The developments illustrate how the Syrian war is sending dangerous ripples across a highly combustible region and sparking fears that jihadis will come home with dangerous ideas and turn their weapons against their own countries.
In Lebanon, where longstanding tensions between Sunnis and Shiites have been heightened by the conflict next door, the fear of blowback has very much turned into reality.
The social fabric of towns and villages across the country is being torn by conflicting loyalties and a wave of bombings carried out by Sunni extremists in retaliation for the Iranian-backed Shiite group Hezbollah's military support of Syrian President Bashar Assad.
In the past few months, at least five Sunni men have disappeared from Bisariyeh, an impoverished, predominantly Shiite village in south Lebanon, and are believed to have gone to fight in Syria.
Two of them -- Nidal Mughayar and Adan al-Mohammad -- returned and blew themselves up outside Iranian targets in Beirut on Feb. 19, killing eight people and wounding more than 100.
"He was a good man with a good heart, but it seems that people who have no conscience brainwashed him," Hisham al-Mughayar said of his 20-year-old son.
As news spread in the village that Nidal was one of the bombers, angry Shiite residents marched to his parents' home and set it on fire along with the family's grocery and four vehicles.
"He destroyed himself and destroyed us with him," said the father, as he took an Associated Press reporter on a tour of his torched, two-story house, much of its furniture reduced to ashes.
Concern about such radicalization has sent Mideast governments scrambling into action.
After years of often turning a blind eye to jihadists taking up arms abroad, Saudi Arabia is enacting new laws and backing a campaign to stop its citizens from joining Syria's civil war.
The intention is to send a clear message that those who defy the law are to fight to the death and are not welcome back.
The move, in part, reflects pressure from Saudi ally the U.S., which wants to see the overthrow of Assad but is alarmed by the rising influence of hard-line foreign jihadists -- many of them linked to al-Qaida -- among the rebels.
Many Saudis have been easy recruitment targets for jihadist organizations. Osama bin Laden and 15 of the 19 hijackers on 9/11 were Saudi.
The oil-rich kingdom was among several nations that backed the anti-communist mujahedeen forces fighting the Soviets in Afghanistan in the 1980s, and Saudi fighters have traveled to other Muslim hotspots around the world since then.
More recently, at the urging of Saudi preachers and even judges, thousands of fighters from Saudi Arabia -- home to a strict, puritanical strain of Sunni Islam -- have joined the 3-year-old uprising against Assad, whose government is dominated by members of his Alawite sect, an offshoot of Shiite Islam.
Saudi officials said fewer than 3,000 Saudis are believed to be fighting in Syria, but analysts and other estimates put the figure as high as 15,000.
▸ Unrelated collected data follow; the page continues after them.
`src/lmi_map.svh`:
```
// offsets, field positions, reset values and timing counts of the laser mode interlock
`ifndef LMI_MAP_SVH
`define LMI_MAP_SVH

// clock rate and documented times
`define LMI_CLK_KHZ          40000
`define LMI_GUIDE_DELAY_MS   10
`define LMI_PROG_TICK_MS     1

// register byte offsets
`define LMI_REG_CONFIG       8'h00
`define LMI_REG_COMMAND      8'h04
`define LMI_REG_STATUS       8'h08
`define LMI_REG_INT_STAT     8'h0C
`define LMI_REG_INT_MASK     8'h10
`define LMI_REG_PROG_ADDR    8'h14
`define LMI_REG_PROG_DATA    8'h18

// config fields
`define LMI_CFG_ANALOG       0
`define LMI_CFG_EXT          1
`define LMI_CFG_PROG_LSB     8
`define LMI_CFG_PCT_LSB      16
`define LMI_CFG_RESET        32'h0000_0000

// command bits, write one to act
`define LMI_CMD_EMIT_ON      0
`define LMI_CMD_EMIT_OFF     1
`define LMI_CMD_GUIDE_ON     2
`define LMI_CMD_GUIDE_OFF    3
`define LMI_CMD_POWER_ON     4
`define LMI_CMD_POWER_OFF    5

// status bits
`define LMI_ST_READY         0
`define LMI_ST_POWER         1
`define LMI_ST_GUIDE         2
`define LMI_ST_EMIT          3
`define LMI_ST_RUNNING       4
`define LMI_ST_REMOTE        5
`define LMI_ST_PROG_MODE     6
`define LMI_ST_ANALOG        7

// interrupt bits
`define LMI_INT_PROG_DONE    0
`define LMI_INT_PROG_ABORT   1
`define LMI_INT_READY        2
`define LMI_INT_GUIDE        3
`define LMI_INT_MASK_RESET   4'h0

// pin vector positions
`define LMI_PIN_REMOTE       0
`define LMI_PIN_EMEN         1
`define LMI_PIN_ISEL         2
`define LMI_PIN_GUIDE        3
`define LMI_PIN_ASEL         4
`define LMI_PIN_MPWR         5
`define LMI_PIN_MOD          6
`define LMI_PIN_KEY          7
`define LMI_PIN_PANEL        8
`define LMI_PIN_PROG_LSB     9

`endif

```
`src/lmi_pkg.sv`:
```
// types of the laser mode interlock
package lmi_pkg;

	typedef enum logic [0:0] {
		RUN_IDLE,
		RUN_ACTIVE
	} lmi_run_t;

	typedef struct packed {
		logic [15:0] sync1;
		logic [15:0] sync2;
		logic [15:0] prev;
		logic        restored;
		logic        cfg_analog;
		logic        cfg_ext;
		logic [6:0]  cfg_prog;
		logic [7:0]  cfg_pct;
		logic        sw_emit;
		logic        sw_guide;
		logic        guide_lit;
		logic [19:0] guide_cnt;
		logic        main_power;
		logic        ready;
		logic        emit;
		logic        analog;
		logic [7:0]  pct;
		lmi_run_t    run;
		logic [7:0]  run_ms;
		logic [15:0] ms_cnt;
		logic [7:0]  run_pct;
		logic        abort_pulse;
		logic [3:0]  int_stat;
		logic [3:0]  int_mask;
		logic        irq;
		logic [31:0] rdata;
		logic [6:0]  prog_addr;
		logic        nv_wr;
		logic [1:0]  nv_data;
	} lmi_state_t;

endpackage

```
`src/lmi_prog_mem.sv`:
```
// stored emission programs: one word per program number
`timescale 1ns/1ps
module lmi_prog_mem (
	input  wire logic        i_clock,   // system clock
	input  wire logic        i_wr,      // write strobe
	input  wire logic [6:0]  i_waddr,   // write program number
	input  wire logic [15:0] i_wdata,   // {power pct, run time ms}
	input  wire logic [6:0]  i_raddr,   // read program number
	output logic      [15:0] o_rdata    // registered read data
);

	logic [15:0] mem [0:127];

	// no reset: contents are loaded by software before use
	always_ff @(posedge i_clock) begin
		if (i_wr) begin
			mem[i_waddr] <= i_wdata;
		end
		o_rdata <= mem[i_raddr];
	end

endmodule

```
`src/lmi_core.sv`:
```
// laser mode interlock: mode select, guide beam, ready gate, program runs
//
// Strobed register access and the placing of the registers are this design's own decisions.
`timescale 1ns/1ps
`include "lmi_map.svh"
module lmi_core #(
	parameter int unsigned GUIDE_DELAY_CYC = `LMI_GUIDE_DELAY_MS * `LMI_CLK_KHZ,
	parameter int unsigned TICK_CYC        = `LMI_PROG_TICK_MS * `LMI_CLK_KHZ
) (
	input  wire logic        i_clock,                  // 40 MHz clock
	input  wire logic        i_rstn,                   // async reset, low
	input  wire logic        i_remote_enable_input,    // pin, remote request
	input  wire logic        i_emission_enable_input,  // pin, emission enable
	input  wire logic        i_internal_select_input,  // pin, internal control
	input  wire logic        i_guide_beam_input,       // pin, guide level
	input  wire logic        i_analog_select_input,    // pin, analog power
	input  wire logic        i_main_power_input,       // pin, main power
	input  wire logic        i_modulation_input,       // pin, modulation
	input  wire logic        i_key_remote,             // pin, key switch at remote
	input  wire logic        i_panel_button,           // pin, front power button
	input  wire logic [6:0]  i_program_select_bus,     // pins, program number
	input  wire logic        i_supply_ok,              // internals ready to lase
	input  wire logic [1:0]  i_nv_data,                // kept selections
	input  wire logic [7:0]  i_addr,                   // register byte address
	input  wire logic [31:0] i_wdata,                  // register write data
	input  wire logic        i_wr,                     // write strobe
	input  wire logic        i_rd,                     // read strobe
	output logic      [31:0] o_rdata,                  // read data, cycle after
	output logic             o_irq,                    // interrupt level
	output logic             o_guide_beam,             // guide beam lit
	output logic             o_ready,                  // ready state
	output logic             o_main_power,             // main power on
	output logic             o_emit,                   // emission gate
	output logic             o_power_analog,           // power from analog input
	output logic      [7:0]  o_power_pct,              // set power percentage
	output logic             o_prog_running,           // program running
	output logic             o_prog_abnormal,          // abnormal end pulse
	output logic             o_nv_wr,                  // store selections pulse
	output logic      [1:0]  o_nv_data                 // selections to store
);

	lmi_pkg::lmi_state_t s_r;
	lmi_pkg::lmi_state_t s_nxt;

	localparam logic [19:0] GUIDE_LAST = 20'(GUIDE_DELAY_CYC - 1);
	localparam logic [15:0] TICK_LAST  = 16'(TICK_CYC - 1);

	logic [15:0] pins;
	logic [15:0] rise;
	logic [15:0] fall;
	logic [15:0] mem_rdata;
	logic        mem_wr;
	logic        remote;
	logic        ext_mode;
	logic        prog_mode;
	logic [6:0]  prog_num;
	logic        cmd_wr;
	logic        cfg_wr;
	logic [31:0] status;

	// pins gathered into one vector for the synchroniser
	assign pins = {i_program_select_bus, i_panel_button, i_key_remote,
		i_modulation_input, i_main_power_input, i_analog_select_input,
		i_guide_beam_input, i_internal_select_input, i_emission_enable_input,
		i_remote_enable_input};

	// edges only from the second stage onward, never the first
	assign rise = s_r.sync2 & ~s_r.prev;
	assign fall = ~s_r.sync2 & s_r.prev;

	// mode decode from synchronised levels
	assign remote    = s_r.sync2[`LMI_PIN_KEY] & s_r.sync2[`LMI_PIN_REMOTE];
	assign prog_num  = remote ? s_r.sync2[`LMI_PIN_PROG_LSB +: 7] : s_r.cfg_prog;
	assign prog_mode = (prog_num != 7'h0);
	assign ext_mode  = remote ? ~s_r.sync2[`LMI_PIN_ISEL] : s_r.cfg_ext;

	// register strobes
	assign cmd_wr = i_wr && (i_addr == `LMI_REG_COMMAND);
	assign cfg_wr = i_wr && (i_addr == `LMI_REG_CONFIG);
	assign mem_wr = i_wr && (i_addr == `LMI_REG_PROG_DATA);

	// status word
	always_comb begin
		status = 32'h0000_0000;
		status[`LMI_ST_READY]     = s_r.ready;
		status[`LMI_ST_POWER]     = s_r.main_power;
		status[`LMI_ST_GUIDE]     = s_r.guide_lit;
		status[`LMI_ST_EMIT]      = s_r.emit;
		status[`LMI_ST_RUNNING]   = (s_r.run == lmi_pkg::RUN_ACTIVE);
		status[`LMI_ST_REMOTE]    = remote;
		status[`LMI_ST_PROG_MODE] = prog_mode;
		status[`LMI_ST_ANALOG]    = s_r.analog;
	end

	// program store, read port follows the selected program number
	lmi_prog_mem u_mem (
		.i_clock (i_clock),
		.i_wr    (mem_wr),
		.i_waddr (s_r.prog_addr),
		.i_wdata (i_wdata[15:0]),
		.i_raddr (prog_num),
		.o_rdata (mem_rdata)
	);

	// next state
	always_comb begin
		logic       guide_want;
		logic       start;
		logic       stop;
		logic       done;
		logic       abort;
		logic       can_emit;
		logic [3:0] ev;
		guide_want = 1'b0;
		start      = 1'b0;
		stop       = 1'b0;
		done       = 1'b0;
		abort      = 1'b0;
		can_emit   = 1'b0;
		ev         = 4'h0;
		s_nxt      = s_r;

		// two-stage synchroniser then edge history
		s_nxt.sync1 = pins;
		s_nxt.sync2 = s_r.sync1;
		s_nxt.prev  = s_r.sync2;
		s_nxt.abort_pulse = 1'b0;
		s_nxt.nv_wr = 1'b0;

		// kept selections come back once after reset release
		if (!s_r.restored) begin
			s_nxt.restored   = 1'b1;
			s_nxt.cfg_analog = i_nv_data[0];
			s_nxt.cfg_ext    = i_nv_data[1];
		end else if (cfg_wr) begin
			s_nxt.cfg_analog = i_wdata[`LMI_CFG_ANALOG];
			s_nxt.cfg_ext    = i_wdata[`LMI_CFG_EXT];
			s_nxt.cfg_prog   = i_wdata[`LMI_CFG_PROG_LSB +: 7];
			s_nxt.cfg_pct    = i_wdata[`LMI_CFG_PCT_LSB +: 8];
			// only a real change costs a nonvolatile write
			if ((i_wdata[`LMI_CFG_ANALOG] != s_r.cfg_analog) ||
				(i_wdata[`LMI_CFG_EXT] != s_r.cfg_ext)) begin
				s_nxt.nv_wr   = 1'b1;
				s_nxt.nv_data = {i_wdata[`LMI_CFG_EXT], i_wdata[`LMI_CFG_ANALOG]};
			end
		end

		// software guide commands, off wins if both written
		if (cmd_wr && i_wdata[`LMI_CMD_GUIDE_ON]) begin
			s_nxt.sw_guide = 1'b1;
		end
		if (cmd_wr && i_wdata[`LMI_CMD_GUIDE_OFF]) begin
			s_nxt.sw_guide = 1'b0;
		end

		// guide source: pin only in remote with internal select low
		if (remote && !s_r.sync2[`LMI_PIN_ISEL]) begin
			guide_want = s_r.sync2[`LMI_PIN_GUIDE];
		end else begin
			guide_want = s_r.sw_guide;
		end

		// guide module latency: change lands after the full delay
		if (guide_want == s_r.guide_lit) begin
			s_nxt.guide_cnt = 20'h0_0000;
		end else if (s_r.guide_cnt == GUIDE_LAST) begin
			s_nxt.guide_cnt = 20'h0_0000;
			s_nxt.guide_lit = guide_want;
			ev[`LMI_INT_GUIDE] = 1'b1;
		end else begin
			s_nxt.guide_cnt = s_r.guide_cnt + 20'h0_0001;
		end

		// main power: remote pin, panel button or software
		if (remote && rise[`LMI_PIN_MPWR]) begin
			s_nxt.main_power = 1'b1;
		end
		if (rise[`LMI_PIN_PANEL]) begin
			s_nxt.main_power = 1'b1;
		end
		if (cmd_wr && i_wdata[`LMI_CMD_POWER_ON]) begin
			s_nxt.main_power = 1'b1;
		end
		if (remote && fall[`LMI_PIN_MPWR]) begin
			s_nxt.main_power = 1'b0;
		end
		if (cmd_wr && i_wdata[`LMI_CMD_POWER_OFF]) begin
			s_nxt.main_power = 1'b0;
		end

		// ready held off while the guide beam is lit
		s_nxt.ready = s_r.main_power && i_supply_ok &&
			(s_r.ready || !s_r.guide_lit);
		if (s_nxt.ready && !s_r.ready) begin
			ev[`LMI_INT_READY] = 1'b1;
		end

		// software emission latch, dropped when not ready
		if (cmd_wr && i_wdata[`LMI_CMD_EMIT_ON]) begin
			s_nxt.sw_emit = 1'b1;
		end
		if ((cmd_wr && i_wdata[`LMI_CMD_EMIT_OFF]) || !s_r.ready) begin
			s_nxt.sw_emit = 1'b0;
		end

		// program start and stop sources per mode
		if (remote) begin
			start = rise[`LMI_PIN_EMEN];
			stop  = !s_r.sync2[`LMI_PIN_EMEN];
		end else if (ext_mode) begin
			start = rise[`LMI_PIN_MOD];
			stop  = fall[`LMI_PIN_MOD];
		end else begin
			start = cmd_wr && i_wdata[`LMI_CMD_EMIT_ON];
			stop  = cmd_wr && i_wdata[`LMI_CMD_EMIT_OFF];
		end

		// program run: whole ms ticks of the stored run time
		case (s_r.run)
			lmi_pkg::RUN_IDLE: begin
				if (start && prog_mode && s_r.ready) begin
					s_nxt.run     = lmi_pkg::RUN_ACTIVE;
					s_nxt.run_ms  = mem_rdata[7:0];
					s_nxt.run_pct = mem_rdata[15:8];
					s_nxt.ms_cnt  = 16'h0000;
				end
			end
			lmi_pkg::RUN_ACTIVE: begin
				// an early stop is reported as an abnormal end
				if (stop || !s_r.ready || !prog_mode) begin
					abort = 1'b1;
				end else if (s_r.ms_cnt == TICK_LAST) begin
					s_nxt.ms_cnt = 16'h0000;
					if (s_r.run_ms <= 8'h01) begin
						done = 1'b1;
					end else begin
						s_nxt.run_ms = s_r.run_ms - 8'h01;
					end
				end else begin
					s_nxt.ms_cnt = s_r.ms_cnt + 16'h0001;
				end
				if (abort || done) begin
					s_nxt.run = lmi_pkg::RUN_IDLE;
				end
			end
			default: begin
				s_nxt.run = lmi_pkg::RUN_IDLE;
			end
		endcase
		s_nxt.abort_pulse = abort;
		ev[`LMI_INT_PROG_DONE]  = done;
		ev[`LMI_INT_PROG_ABORT] = abort;

		// emission gate per mode, never without ready
		if (prog_mode) begin
			can_emit = (s_nxt.run == lmi_pkg::RUN_ACTIVE);
		end else if (remote && ext_mode) begin
			can_emit = s_r.sync2[`LMI_PIN_MOD] && s_r.sync2[`LMI_PIN_EMEN];
		end else if (ext_mode) begin
			can_emit = s_r.sync2[`LMI_PIN_MOD];
		end else begin
			can_emit = s_nxt.sw_emit;
		end
		s_nxt.emit = can_emit && s_r.ready;

		// power source: analog pin in remote, kept selection in local, set power from the program while one runs
		s_nxt.analog = remote ? s_r.sync2[`LMI_PIN_ASEL] : s_r.cfg_analog;
		if (prog_mode && (s_nxt.run == lmi_pkg::RUN_ACTIVE)) begin
			s_nxt.analog = 1'b0;
			s_nxt.pct    = s_nxt.run_pct;
		end else begin
			s_nxt.pct    = s_r.cfg_pct;
		end

		// program store address
		if (i_wr && (i_addr == `LMI_REG_PROG_ADDR)) begin
			s_nxt.prog_addr = i_wdata[6:0];
		end

		// sticky events: a new event beats a same-cycle clear
		if (i_wr && (i_addr == `LMI_REG_INT_STAT)) begin
			s_nxt.int_stat = s_r.int_stat & ~i_wdata[3:0];
		end
		s_nxt.int_stat = s_nxt.int_stat | ev;
		if (i_wr && (i_addr == `LMI_REG_INT_MASK)) begin
			s_nxt.int_mask = i_wdata[3:0];
		end
		s_nxt.irq = |(s_nxt.int_stat & s_nxt.int_mask);

		// read data stand only in the cycle after the strobe
		s_nxt.rdata = 32'h0000_0000;
		if (i_rd) begin
			case (i_addr)
				`LMI_REG_CONFIG: begin
					s_nxt.rdata[`LMI_CFG_ANALOG] = s_r.cfg_analog;
					s_nxt.rdata[`LMI_CFG_EXT]    = s_r.cfg_ext;
					s_nxt.rdata[`LMI_CFG_PROG_LSB +: 7] = s_r.cfg_prog;
					s_nxt.rdata[`LMI_CFG_PCT_LSB +: 8]  = s_r.cfg_pct;
				end
				`LMI_REG_STATUS: begin
					s_nxt.rdata = status;
				end
				`LMI_REG_INT_STAT: begin
					s_nxt.rdata[3:0] = s_r.int_stat;
				end
				`LMI_REG_INT_MASK: begin
					s_nxt.rdata[3:0] = s_r.int_mask;
				end
				`LMI_REG_PROG_ADDR: begin
					s_nxt.rdata[6:0] = s_r.prog_addr;
				end
				default: begin
					s_nxt.rdata = 32'h0000_0000;
				end
			endcase
		end
	end

	// state register, constants only under reset
	always_ff @(posedge i_clock or negedge i_rstn) begin
		if (!i_rstn) begin
			s_r           <= '0;
			s_r.run       <= lmi_pkg::RUN_IDLE;
			s_r.cfg_prog  <= 7'(`LMI_CFG_RESET >> `LMI_CFG_PROG_LSB);
			s_r.int_mask  <= `LMI_INT_MASK_RESET;
		end else begin
			s_r <= s_nxt;
		end
	end

	// outputs straight from the state register
	assign o_rdata         = s_r.rdata;
	assign o_irq           = s_r.irq;
	assign o_guide_beam    = s_r.guide_lit;
	assign o_ready         = s_r.ready;
	assign o_main_power    = s_r.main_power;
	assign o_emit          = s_r.emit;
	assign o_power_analog  = s_r.analog;
	assign o_power_pct     = s_r.pct;
	assign o_prog_running  = (s_r.run == lmi_pkg::RUN_ACTIVE);
	assign o_prog_abnormal = s_r.abort_pulse;
	assign o_nv_wr         = s_r.nv_wr;
	assign o_nv_data       = s_r.nv_data;

endmodule

```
While Saudi Arabia continues to support opposition groups in Syria with weapons and other aid, King Abdullah issued a decree in the past month: Any citizen who fights abroad faces three to 20 years in prison.
And anyone who incites people to join foreign wars can get five to 30 years.
"The Saudis are very much concerned about a repeat of the 2004 jihadist insurgency inside the kingdom, led at the time by Osama Bin Laden," said analyst Bilal Saab, referring to a wave of militant attacks inside the country.
"It took time and a considerable amount of resources to counter the insurgency then.
If it were to happen again in today's regional environment where radicalization is on the increase, Saudi counterterrorism efforts will face even more formidable challenges," added Saab, a senior fellow at the Brent Scowcroft Center on International Security at the Atlantic Council.
History is rife with examples of militants returning home from wars with radical intentions.
Thousands of Muslims worldwide who went off to Afghanistan during the 10-year Soviet occupation returned home fired with the fervor of jihad and sought to overthrow their own, sometimes secular-leaning governments.
Many established radical groups in Indonesia, Pakistan, the Philippines, the Caucuses and elsewhere.The shift to criminalize fighting abroad is gaining traction in the Middle East and North Africa. Egypt's military leadership has taken a stricter stand, and Bahrain is drawing up legislation.
Tunisia said it has prevented 8,000 from going to Syria and is putting together a database to monitor hundreds of fighters who have returned.Tens of thousands of foreign fighters have flocked to Syria to take part in the war to topple Assad.
Thousands of Shiites, including Hezbollah fighters from Lebanon, have rushed to Assad's defense.A perpetually troubled country with a weak central government, Lebanon has been a prime victim of the spillover violence.
In Bisariyeh, Hisham al-Mughayar has moved in with his parents. His daughters have stopped going to school, and his other son is no longer going to work for fear of more reprisals.
"Had I known where my son was, I would have gone and got him. We are innocent of all he did," he said. "This is a catastrophe that struck us, although we have nothing to do with it."